[TASK PROMPT]: From the records below, copy out exactly the lines from the one containing "max-delay path, cell" to the one containing "finish: 9040 / 3.59 / 3.84 / 55.9", both included. Add nothing else.

[DATA TO PROCESS]:
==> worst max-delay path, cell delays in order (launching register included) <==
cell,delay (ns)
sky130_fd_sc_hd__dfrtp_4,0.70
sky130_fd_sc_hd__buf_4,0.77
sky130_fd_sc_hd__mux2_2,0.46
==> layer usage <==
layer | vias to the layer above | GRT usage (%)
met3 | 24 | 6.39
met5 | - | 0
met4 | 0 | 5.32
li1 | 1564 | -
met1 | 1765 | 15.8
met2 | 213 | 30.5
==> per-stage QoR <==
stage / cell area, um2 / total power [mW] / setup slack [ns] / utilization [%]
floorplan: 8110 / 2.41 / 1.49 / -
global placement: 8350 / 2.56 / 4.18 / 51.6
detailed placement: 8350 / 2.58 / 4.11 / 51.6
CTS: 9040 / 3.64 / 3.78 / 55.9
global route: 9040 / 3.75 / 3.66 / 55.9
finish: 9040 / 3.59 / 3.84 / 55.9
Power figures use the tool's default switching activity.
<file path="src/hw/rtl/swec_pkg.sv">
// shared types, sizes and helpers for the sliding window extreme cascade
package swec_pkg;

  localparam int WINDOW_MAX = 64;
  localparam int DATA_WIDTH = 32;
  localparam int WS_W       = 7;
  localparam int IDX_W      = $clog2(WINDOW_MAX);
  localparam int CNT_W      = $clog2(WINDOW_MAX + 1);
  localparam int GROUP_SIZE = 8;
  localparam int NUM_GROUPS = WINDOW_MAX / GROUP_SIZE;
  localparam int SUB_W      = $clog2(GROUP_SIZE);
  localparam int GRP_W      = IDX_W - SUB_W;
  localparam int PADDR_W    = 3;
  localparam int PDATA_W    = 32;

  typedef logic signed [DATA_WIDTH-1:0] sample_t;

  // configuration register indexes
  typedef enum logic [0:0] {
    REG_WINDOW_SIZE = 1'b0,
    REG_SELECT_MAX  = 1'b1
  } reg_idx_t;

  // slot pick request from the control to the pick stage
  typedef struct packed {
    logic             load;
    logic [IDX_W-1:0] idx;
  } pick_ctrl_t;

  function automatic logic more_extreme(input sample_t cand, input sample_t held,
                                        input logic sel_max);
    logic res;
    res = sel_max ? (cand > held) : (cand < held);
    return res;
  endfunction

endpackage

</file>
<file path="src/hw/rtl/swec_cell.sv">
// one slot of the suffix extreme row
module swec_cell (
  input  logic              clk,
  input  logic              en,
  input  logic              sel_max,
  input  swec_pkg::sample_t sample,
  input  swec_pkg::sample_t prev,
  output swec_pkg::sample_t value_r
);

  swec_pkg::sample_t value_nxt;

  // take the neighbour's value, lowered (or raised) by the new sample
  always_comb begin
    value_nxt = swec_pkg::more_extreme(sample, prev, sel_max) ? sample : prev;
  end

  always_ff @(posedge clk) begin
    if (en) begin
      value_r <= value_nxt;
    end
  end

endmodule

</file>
...
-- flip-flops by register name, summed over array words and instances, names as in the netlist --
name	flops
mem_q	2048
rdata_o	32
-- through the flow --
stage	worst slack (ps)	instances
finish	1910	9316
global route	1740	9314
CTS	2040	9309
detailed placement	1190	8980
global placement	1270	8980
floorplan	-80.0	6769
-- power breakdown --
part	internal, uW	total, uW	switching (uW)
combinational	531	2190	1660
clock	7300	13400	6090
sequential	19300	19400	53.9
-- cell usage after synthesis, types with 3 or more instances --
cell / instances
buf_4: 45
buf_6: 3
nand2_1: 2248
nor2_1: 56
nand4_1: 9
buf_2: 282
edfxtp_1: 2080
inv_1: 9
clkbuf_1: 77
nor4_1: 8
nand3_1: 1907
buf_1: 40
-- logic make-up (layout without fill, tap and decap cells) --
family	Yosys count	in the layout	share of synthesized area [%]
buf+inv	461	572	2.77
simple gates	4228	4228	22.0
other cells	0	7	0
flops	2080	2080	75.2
...
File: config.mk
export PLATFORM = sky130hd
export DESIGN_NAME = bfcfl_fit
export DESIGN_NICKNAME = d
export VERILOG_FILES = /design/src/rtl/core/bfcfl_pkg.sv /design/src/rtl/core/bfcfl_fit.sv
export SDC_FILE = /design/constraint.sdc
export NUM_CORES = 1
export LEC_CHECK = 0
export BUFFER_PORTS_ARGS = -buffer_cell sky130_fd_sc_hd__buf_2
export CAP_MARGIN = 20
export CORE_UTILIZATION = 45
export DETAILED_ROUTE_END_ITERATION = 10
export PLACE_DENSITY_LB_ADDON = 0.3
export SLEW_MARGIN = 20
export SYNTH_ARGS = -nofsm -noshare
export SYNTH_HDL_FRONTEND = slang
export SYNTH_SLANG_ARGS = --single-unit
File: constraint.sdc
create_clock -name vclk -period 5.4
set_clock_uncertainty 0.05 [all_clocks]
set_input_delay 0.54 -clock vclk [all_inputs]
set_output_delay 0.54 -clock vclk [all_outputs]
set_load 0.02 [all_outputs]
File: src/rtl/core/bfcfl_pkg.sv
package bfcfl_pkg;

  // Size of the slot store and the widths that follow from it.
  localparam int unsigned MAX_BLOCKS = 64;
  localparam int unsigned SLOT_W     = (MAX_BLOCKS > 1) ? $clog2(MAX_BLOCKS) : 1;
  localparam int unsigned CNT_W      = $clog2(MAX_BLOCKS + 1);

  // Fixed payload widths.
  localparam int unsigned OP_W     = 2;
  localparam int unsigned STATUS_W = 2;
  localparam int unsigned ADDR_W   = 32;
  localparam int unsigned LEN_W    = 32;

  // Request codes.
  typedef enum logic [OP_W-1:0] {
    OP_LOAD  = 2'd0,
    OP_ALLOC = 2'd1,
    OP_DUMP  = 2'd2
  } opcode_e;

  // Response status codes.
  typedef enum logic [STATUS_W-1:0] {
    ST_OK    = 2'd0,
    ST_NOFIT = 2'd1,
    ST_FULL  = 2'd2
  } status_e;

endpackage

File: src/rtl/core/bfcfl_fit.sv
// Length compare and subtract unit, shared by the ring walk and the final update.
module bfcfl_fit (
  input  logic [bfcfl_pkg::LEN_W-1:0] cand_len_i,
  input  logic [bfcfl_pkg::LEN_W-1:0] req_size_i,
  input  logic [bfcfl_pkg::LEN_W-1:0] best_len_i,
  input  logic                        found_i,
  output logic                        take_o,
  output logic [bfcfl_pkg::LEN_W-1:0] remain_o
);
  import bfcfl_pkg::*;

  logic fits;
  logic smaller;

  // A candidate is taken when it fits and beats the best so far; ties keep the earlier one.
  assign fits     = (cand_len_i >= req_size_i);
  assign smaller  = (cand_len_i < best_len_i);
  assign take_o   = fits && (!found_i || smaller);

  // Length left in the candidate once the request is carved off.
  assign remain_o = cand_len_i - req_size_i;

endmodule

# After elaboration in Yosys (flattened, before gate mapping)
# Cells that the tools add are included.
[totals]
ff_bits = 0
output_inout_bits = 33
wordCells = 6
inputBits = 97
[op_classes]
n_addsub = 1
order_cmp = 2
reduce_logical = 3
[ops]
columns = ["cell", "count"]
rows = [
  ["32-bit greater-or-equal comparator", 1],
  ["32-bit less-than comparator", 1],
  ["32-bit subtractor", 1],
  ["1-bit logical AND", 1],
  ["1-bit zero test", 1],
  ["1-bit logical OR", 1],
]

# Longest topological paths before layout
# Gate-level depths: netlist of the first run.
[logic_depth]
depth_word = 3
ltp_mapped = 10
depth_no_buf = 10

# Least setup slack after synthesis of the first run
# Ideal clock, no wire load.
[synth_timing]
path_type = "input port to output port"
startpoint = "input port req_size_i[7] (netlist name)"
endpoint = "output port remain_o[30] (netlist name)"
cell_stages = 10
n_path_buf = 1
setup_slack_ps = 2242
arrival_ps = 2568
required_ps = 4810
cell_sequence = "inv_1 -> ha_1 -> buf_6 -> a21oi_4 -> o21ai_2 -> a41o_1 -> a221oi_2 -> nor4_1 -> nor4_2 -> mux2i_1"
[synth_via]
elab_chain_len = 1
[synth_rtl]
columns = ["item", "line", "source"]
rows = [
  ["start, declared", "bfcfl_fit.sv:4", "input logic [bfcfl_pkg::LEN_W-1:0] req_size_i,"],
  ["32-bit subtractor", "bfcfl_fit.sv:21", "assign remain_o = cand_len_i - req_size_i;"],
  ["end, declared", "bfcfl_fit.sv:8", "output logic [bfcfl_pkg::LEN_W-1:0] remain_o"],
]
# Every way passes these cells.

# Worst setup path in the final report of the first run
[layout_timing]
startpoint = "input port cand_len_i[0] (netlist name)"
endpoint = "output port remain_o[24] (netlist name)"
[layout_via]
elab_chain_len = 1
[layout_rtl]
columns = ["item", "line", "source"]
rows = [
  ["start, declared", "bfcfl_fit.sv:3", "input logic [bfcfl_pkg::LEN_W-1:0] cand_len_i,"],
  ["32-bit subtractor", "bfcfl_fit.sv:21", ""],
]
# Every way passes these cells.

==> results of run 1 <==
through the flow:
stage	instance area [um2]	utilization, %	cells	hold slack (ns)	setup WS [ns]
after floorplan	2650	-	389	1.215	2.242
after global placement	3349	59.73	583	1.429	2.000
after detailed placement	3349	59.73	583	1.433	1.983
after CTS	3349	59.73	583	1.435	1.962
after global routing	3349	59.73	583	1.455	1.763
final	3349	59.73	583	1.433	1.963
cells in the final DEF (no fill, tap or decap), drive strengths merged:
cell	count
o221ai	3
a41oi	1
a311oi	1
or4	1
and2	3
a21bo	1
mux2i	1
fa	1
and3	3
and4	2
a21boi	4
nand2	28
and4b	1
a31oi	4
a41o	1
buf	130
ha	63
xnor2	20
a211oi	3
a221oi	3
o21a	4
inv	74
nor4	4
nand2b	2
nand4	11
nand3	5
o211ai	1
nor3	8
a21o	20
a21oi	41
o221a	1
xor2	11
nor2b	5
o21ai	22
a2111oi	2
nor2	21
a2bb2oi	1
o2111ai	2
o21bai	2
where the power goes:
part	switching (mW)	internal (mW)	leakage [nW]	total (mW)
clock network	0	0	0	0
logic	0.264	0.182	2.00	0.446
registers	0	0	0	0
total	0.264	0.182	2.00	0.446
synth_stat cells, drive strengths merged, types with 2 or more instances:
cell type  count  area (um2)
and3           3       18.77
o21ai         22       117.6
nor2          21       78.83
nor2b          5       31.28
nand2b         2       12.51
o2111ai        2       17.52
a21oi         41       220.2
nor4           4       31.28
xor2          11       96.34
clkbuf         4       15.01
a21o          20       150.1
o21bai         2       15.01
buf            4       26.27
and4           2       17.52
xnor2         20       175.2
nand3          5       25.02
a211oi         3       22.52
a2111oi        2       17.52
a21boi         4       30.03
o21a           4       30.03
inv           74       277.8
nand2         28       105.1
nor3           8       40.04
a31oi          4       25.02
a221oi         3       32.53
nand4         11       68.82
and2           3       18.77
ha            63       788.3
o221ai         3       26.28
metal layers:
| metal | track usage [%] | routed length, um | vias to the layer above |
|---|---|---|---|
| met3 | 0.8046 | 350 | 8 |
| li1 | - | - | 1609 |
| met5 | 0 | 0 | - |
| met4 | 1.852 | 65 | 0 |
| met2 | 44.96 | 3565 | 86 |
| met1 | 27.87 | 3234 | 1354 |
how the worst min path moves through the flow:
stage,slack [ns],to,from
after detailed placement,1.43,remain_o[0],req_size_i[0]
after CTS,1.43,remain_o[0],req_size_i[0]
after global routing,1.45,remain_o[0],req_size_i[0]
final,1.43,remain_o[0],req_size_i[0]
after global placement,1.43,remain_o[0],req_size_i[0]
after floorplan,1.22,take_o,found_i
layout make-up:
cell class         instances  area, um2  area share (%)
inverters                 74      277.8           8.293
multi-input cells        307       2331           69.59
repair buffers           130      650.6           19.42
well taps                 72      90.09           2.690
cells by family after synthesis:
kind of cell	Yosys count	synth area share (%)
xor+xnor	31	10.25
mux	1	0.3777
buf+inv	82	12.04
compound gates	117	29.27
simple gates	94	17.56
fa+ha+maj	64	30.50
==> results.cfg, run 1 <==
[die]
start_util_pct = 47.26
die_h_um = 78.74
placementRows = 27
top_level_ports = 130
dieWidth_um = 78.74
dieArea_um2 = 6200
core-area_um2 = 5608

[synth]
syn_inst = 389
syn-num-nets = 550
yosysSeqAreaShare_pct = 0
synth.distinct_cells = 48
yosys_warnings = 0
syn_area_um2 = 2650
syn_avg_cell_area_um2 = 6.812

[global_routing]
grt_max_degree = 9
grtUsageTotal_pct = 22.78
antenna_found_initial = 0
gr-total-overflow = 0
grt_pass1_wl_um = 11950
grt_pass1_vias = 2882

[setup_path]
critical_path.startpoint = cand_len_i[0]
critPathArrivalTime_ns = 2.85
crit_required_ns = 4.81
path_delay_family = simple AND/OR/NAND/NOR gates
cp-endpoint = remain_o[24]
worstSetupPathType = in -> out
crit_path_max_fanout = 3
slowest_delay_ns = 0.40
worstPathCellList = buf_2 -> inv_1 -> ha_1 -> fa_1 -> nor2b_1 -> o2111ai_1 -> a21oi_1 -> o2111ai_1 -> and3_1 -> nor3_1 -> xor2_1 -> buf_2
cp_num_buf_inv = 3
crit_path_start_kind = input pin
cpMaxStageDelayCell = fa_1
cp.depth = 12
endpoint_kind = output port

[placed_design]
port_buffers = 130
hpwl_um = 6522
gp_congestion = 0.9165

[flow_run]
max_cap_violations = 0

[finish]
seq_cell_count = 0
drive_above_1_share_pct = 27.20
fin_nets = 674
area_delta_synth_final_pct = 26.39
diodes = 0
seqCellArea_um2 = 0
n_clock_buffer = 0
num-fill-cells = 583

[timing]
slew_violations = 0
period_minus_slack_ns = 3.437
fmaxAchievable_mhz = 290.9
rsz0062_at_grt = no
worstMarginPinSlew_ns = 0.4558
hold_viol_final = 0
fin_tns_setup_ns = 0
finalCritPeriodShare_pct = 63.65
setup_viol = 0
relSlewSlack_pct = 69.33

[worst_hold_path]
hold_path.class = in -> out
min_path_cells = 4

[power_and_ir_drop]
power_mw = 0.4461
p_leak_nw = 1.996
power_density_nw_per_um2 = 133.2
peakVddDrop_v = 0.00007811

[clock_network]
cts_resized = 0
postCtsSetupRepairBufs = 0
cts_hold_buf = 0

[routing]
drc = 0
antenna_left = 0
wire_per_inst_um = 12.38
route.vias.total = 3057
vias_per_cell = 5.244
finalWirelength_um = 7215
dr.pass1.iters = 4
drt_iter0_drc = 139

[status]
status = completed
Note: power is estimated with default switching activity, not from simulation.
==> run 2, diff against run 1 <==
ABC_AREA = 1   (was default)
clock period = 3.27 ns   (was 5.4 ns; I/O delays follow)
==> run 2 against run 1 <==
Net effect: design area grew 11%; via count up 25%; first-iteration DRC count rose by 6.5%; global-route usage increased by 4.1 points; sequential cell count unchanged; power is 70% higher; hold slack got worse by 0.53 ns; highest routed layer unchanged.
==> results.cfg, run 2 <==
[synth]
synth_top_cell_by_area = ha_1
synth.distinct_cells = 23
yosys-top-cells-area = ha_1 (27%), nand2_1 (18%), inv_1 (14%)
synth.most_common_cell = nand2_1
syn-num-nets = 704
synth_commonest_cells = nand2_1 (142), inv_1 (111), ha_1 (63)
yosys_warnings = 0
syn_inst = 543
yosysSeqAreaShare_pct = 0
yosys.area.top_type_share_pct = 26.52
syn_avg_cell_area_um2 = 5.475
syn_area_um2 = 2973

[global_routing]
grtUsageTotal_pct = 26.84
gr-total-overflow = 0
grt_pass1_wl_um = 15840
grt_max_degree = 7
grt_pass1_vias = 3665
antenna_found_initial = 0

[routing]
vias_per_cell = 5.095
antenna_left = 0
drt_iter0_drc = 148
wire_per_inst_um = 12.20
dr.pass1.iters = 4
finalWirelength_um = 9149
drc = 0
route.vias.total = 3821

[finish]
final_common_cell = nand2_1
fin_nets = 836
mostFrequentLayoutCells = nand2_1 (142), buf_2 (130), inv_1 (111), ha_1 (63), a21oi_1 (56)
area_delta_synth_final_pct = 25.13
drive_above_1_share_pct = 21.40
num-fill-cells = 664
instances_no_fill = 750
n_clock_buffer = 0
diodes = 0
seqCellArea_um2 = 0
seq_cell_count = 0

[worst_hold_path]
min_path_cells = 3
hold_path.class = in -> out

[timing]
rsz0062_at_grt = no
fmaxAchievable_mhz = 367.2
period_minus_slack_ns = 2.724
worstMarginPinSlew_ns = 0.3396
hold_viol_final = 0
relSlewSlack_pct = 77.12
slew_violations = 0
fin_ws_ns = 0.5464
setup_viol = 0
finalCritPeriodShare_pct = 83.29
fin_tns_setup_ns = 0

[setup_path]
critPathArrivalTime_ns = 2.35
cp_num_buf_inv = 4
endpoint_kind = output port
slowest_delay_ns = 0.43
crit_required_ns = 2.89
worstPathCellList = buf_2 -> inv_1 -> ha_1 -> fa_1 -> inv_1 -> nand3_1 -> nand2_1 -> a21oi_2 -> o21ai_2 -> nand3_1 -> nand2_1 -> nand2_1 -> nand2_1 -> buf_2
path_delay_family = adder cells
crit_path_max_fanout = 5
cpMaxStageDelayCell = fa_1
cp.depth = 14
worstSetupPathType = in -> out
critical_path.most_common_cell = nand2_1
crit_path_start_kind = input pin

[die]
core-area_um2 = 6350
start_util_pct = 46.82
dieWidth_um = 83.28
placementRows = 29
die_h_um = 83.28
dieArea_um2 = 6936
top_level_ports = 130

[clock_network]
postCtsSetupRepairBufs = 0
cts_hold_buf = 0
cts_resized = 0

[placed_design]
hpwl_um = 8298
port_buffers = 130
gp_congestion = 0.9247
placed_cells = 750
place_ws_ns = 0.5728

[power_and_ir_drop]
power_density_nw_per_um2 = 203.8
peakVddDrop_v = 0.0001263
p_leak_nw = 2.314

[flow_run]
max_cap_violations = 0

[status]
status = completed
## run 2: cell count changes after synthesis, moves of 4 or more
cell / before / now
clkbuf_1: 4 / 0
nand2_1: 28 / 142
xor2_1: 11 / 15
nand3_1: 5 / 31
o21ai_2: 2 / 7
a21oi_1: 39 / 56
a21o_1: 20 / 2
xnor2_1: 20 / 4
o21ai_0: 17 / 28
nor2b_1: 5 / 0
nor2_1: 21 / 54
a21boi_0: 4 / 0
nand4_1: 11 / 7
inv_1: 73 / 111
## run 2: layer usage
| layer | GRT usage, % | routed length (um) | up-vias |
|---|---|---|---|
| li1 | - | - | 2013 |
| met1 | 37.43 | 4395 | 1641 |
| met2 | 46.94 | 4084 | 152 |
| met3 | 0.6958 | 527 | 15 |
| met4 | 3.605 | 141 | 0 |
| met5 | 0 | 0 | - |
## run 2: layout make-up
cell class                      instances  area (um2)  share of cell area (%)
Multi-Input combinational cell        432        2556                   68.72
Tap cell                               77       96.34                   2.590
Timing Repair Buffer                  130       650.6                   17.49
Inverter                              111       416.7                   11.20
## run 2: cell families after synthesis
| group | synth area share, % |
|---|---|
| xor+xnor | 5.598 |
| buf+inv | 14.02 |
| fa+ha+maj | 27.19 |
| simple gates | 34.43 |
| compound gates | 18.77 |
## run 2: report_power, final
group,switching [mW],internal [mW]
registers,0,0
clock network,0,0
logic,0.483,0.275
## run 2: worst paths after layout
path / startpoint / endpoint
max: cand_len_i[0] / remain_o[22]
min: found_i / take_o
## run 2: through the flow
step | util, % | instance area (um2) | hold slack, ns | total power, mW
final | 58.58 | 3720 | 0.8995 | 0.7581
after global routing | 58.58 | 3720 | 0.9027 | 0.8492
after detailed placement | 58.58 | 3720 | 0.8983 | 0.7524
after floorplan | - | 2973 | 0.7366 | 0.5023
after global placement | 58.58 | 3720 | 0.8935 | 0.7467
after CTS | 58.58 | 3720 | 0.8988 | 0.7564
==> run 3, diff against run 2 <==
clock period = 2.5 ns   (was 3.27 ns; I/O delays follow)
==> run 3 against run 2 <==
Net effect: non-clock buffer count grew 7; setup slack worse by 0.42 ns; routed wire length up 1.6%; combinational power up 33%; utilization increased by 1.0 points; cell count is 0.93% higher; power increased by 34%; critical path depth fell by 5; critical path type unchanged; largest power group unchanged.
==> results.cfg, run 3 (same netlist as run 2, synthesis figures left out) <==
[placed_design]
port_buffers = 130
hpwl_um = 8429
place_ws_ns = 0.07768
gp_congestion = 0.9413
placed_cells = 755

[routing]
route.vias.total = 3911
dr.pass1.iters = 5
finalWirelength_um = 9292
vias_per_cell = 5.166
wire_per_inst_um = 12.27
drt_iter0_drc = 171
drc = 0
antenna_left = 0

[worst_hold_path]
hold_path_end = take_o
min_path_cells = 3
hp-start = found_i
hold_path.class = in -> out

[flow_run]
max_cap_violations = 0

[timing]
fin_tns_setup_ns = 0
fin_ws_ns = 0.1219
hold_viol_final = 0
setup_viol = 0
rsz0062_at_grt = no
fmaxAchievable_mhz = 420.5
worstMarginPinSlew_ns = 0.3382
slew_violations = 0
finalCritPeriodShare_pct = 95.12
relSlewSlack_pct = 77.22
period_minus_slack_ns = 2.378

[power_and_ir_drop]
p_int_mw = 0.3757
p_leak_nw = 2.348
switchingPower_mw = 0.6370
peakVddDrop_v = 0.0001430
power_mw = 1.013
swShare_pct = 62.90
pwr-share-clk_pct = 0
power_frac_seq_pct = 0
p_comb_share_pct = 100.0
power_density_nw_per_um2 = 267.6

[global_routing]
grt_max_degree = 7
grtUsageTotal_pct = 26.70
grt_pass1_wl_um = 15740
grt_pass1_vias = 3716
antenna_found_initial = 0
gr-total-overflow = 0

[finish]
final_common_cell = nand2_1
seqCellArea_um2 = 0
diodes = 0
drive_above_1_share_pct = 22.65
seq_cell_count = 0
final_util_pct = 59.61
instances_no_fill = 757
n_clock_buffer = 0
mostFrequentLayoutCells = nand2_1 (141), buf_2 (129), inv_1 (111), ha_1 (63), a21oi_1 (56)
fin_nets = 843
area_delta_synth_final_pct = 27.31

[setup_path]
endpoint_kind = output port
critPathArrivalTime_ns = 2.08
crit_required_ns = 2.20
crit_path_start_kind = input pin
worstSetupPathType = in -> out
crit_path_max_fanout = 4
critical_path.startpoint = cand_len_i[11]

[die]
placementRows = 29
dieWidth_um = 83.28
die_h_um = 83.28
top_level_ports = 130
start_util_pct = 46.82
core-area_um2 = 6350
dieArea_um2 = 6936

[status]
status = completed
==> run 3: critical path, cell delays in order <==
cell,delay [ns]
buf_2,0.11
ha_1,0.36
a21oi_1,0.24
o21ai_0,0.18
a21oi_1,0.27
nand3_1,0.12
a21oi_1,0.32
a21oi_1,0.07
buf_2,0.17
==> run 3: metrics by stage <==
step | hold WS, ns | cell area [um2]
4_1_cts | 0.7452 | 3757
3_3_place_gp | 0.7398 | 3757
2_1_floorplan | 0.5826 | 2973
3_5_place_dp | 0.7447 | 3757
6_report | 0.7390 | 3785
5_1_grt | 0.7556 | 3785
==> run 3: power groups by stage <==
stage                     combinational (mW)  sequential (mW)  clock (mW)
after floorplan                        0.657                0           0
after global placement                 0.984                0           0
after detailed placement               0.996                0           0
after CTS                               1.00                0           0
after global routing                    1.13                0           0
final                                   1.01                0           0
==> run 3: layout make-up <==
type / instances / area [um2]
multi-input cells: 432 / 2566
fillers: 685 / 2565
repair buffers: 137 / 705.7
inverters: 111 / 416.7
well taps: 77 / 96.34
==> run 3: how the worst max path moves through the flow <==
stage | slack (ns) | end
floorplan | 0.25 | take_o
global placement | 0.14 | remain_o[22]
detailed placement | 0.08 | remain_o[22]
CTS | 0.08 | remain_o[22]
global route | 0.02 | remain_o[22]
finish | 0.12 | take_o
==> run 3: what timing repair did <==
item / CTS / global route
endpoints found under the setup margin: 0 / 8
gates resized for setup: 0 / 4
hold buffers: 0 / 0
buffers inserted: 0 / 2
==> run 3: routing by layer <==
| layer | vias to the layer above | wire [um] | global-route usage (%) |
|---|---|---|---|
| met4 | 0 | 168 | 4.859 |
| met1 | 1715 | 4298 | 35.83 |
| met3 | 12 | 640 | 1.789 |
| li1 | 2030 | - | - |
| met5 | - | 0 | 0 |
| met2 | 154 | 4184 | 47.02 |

[RESULT OF THE EXERCISE]:
==> worst max-delay path, cell delays in order (launching register included) <==
cell,delay (ns)
sky130_fd_sc_hd__dfrtp_4,0.70
sky130_fd_sc_hd__buf_4,0.77
sky130_fd_sc_hd__mux2_2,0.46
==> layer usage <==
layer | vias to the layer above | GRT usage (%)
met3 | 24 | 6.39
met5 | - | 0
met4 | 0 | 5.32
li1 | 1564 | -
met1 | 1765 | 15.8
met2 | 213 | 30.5
==> per-stage QoR <==
stage / cell area, um2 / total power [mW] / setup slack [ns] / utilization [%]
floorplan: 8110 / 2.41 / 1.49 / -
global placement: 8350 / 2.56 / 4.18 / 51.6
detailed placement: 8350 / 2.58 / 4.11 / 51.6
CTS: 9040 / 3.64 / 3.78 / 55.9
global route: 9040 / 3.75 / 3.66 / 55.9
finish: 9040 / 3.59 / 3.84 / 55.9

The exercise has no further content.